Like many city dwellers, we live in an apartment where we are not allowed to paint. At first, I was a little thrown off about what I could do to make the apartment unique and fun without painting. During that same time I had been searching high and low (unsuccessfully) for a navy blue chevron fabric to use for pillows on my sofa. This past fall I was on a big chevron kick. Then the idea came to me... I'll do a chevron on the wall with contact paper! The entire process was very easy, 1 hour start to finish.

Materials:
1 roll of contact paper
ruler
measuring tape
scissors
pencil
painters tape
exacto blade
optional: architectural triangle

Steps:
1. Measure the width of your wall.
2. Roll out contact paper to that length, add 2 inches.
3. Contact paper is gridded on the back, so if even if you do not have a triangle, you can figure it out. The triangle made it VERY easy. I aligned it with the bottom of the paper and drew one triangle. Then I took my quilting ruler (you could use a regular ruler) and drew a parallel triangle.

4. Cut out your first chevron and tape, centered, on your wall.
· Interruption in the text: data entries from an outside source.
What follows belongs to an exercise in optimizing a design on an open flow for small area, a short achievable clock period and few clock cycles; a production flow would make more cautious choices.
At most, simulation tests tie the RTL to the original design; equivalence was not proved.
No activity file was given, so power comes from the tool's default toggle rates.

==> v29: inputs <==
## bat_ss
module bat_ss (
    input  wire        clk,
    input  wire        rst,
    input  wire        start,
    input  wire [3:0]  cfg_bits_in_m1,
    input  wire [3:0]  cfg_bits_out_m1,
    input  wire [7:0]  cfg_samples_m1,
    input  wire [7:0]  cfg_before,
    input  wire [7:0]  cfg_after,
    input  wire [3:0]  cfg_in_align_repeat,
    input  wire [3:0]  cfg_in_align_bits_m1,
    input  wire [3:0]  cfg_out_align_repeat,
    input  wire [3:0]  cfg_out_align_bits_m1,
    input  wire [15:0] cfg_repeat,
    input  wire        in_valid,
    input  wire        in_eod,
    input  wire [7:0]  in_data,
    output wire        in_ready,
    output wire        out_valid,
    output wire [7:0]  out_data,
    input  wire        out_ready,
    output wire        busy,
    output reg         ended_eod
);
export LEC_CHECK = 0
export CAP_MARGIN = 20
export CORE_MARGIN = 2
export CORE_UTILIZATION = 55
export CTS_CLUSTER_DIAMETER = 70
export CTS_CLUSTER_SIZE = 35
export PLACE_DENSITY = 0.7
export SETUP_SLACK_MARGIN = 5
export SLEW_MARGIN = 20
create_clock -name core_clock -period 10.0 [get_ports {clk}]
run.sh (not shown) runs the stock make flow with config.mk's settings and CLKGATE_MAP_FILE= SYNTH_SCRIPT=/design/flow/synth_recipe.tcl, a recipe that flattens the netlist after the stock synthesis.
==> v35: changes against v29 <==
CORE_UTILIZATION = 65   (was 55)
CTS_CLUSTER_DIAMETER = 80   (was 70)
CTS_CLUSTER_SIZE = 30   (was 35)
PLACE_DENSITY = 0.8   (was 0.7)
==> v3: changes against v29 <==
CTS_CLUSTER_DIAMETER = 80   (was 70)
CTS_CLUSTER_SIZE = 30   (was 35)
==> results by group <==
Drt
  • Mean number of vias per cell: approximately 6.4
  • Detailed-router iteration count before antenna repair: 6

Placed design
  • DP Cell Count: around 2.9k

Clock tree
  • Number of buffers added for setup after CTS: 4

Die
  • Starting Density: between 50% and 60%

GRT
  • Number of global-route vias before repair: 18.4k

Status
  • Run status: timing/DRC/antenna clean
That was v29.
Leave the extra inch in the crack of the wall on each side.

 5. To apply to the wall, peel one triangle at a time, ripping the paper off of the backside and smoothing to wall. This is the part that takes a little patience. Once you get it smooth, take your exacto blade, score both ends in the corner, and peel off excess contact paper.

6. Once you get your first one on the wall, measure from the bottom points to where you would like your next row to start. Measure every point and mark with a pencil. This is how you will align your next row.

7. Do the same for the rest of the wall.

 Two people would have made this project easier.


UPDATE: I should have mentioned that in both houses I have tried this in (I did birds in my last house), the walls are lath and plaster, not drywall. Some people have commented that this does not do so well on drywall, so please proceed with caution!! The birds were up for two years and peeled off no problem when we sold the house.

Also, BIG thanks to Design*Sponge for featuring this tutorial! That made my day.